§ HOW TO COMPLETE THIS TASK:
Copy all lines of the listing that include the string "route".

§ DATA FOR PROCESSING:
>>>

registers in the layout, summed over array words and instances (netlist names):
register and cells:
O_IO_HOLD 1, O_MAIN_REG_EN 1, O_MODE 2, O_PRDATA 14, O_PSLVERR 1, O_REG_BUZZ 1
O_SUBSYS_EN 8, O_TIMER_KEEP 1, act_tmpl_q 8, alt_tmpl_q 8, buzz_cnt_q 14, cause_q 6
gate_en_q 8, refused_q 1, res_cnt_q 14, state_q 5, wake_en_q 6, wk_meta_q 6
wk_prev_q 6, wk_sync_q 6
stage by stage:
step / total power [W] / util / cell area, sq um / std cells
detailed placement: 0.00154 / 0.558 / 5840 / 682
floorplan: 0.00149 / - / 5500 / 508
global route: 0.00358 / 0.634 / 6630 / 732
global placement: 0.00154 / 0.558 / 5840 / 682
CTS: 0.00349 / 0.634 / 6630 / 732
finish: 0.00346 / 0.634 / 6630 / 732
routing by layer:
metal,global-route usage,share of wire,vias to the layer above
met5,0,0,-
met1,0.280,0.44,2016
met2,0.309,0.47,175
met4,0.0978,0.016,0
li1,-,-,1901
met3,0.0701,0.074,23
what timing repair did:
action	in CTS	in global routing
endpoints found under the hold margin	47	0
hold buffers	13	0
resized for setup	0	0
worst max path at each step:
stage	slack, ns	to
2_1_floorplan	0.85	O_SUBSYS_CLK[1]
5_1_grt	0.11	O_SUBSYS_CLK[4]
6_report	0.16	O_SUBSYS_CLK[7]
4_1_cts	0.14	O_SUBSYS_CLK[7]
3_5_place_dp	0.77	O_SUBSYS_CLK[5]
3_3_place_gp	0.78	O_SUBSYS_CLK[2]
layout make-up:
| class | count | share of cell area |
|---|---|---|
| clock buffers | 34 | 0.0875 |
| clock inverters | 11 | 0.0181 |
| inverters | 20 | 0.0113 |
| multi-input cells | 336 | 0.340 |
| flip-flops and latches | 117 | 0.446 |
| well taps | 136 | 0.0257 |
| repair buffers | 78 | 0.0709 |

<<<

§ COMPLETED EXERCISE:
global route: 0.00358 / 0.634 / 6630 / 732
metal,global-route usage,share of wire,vias to the layer above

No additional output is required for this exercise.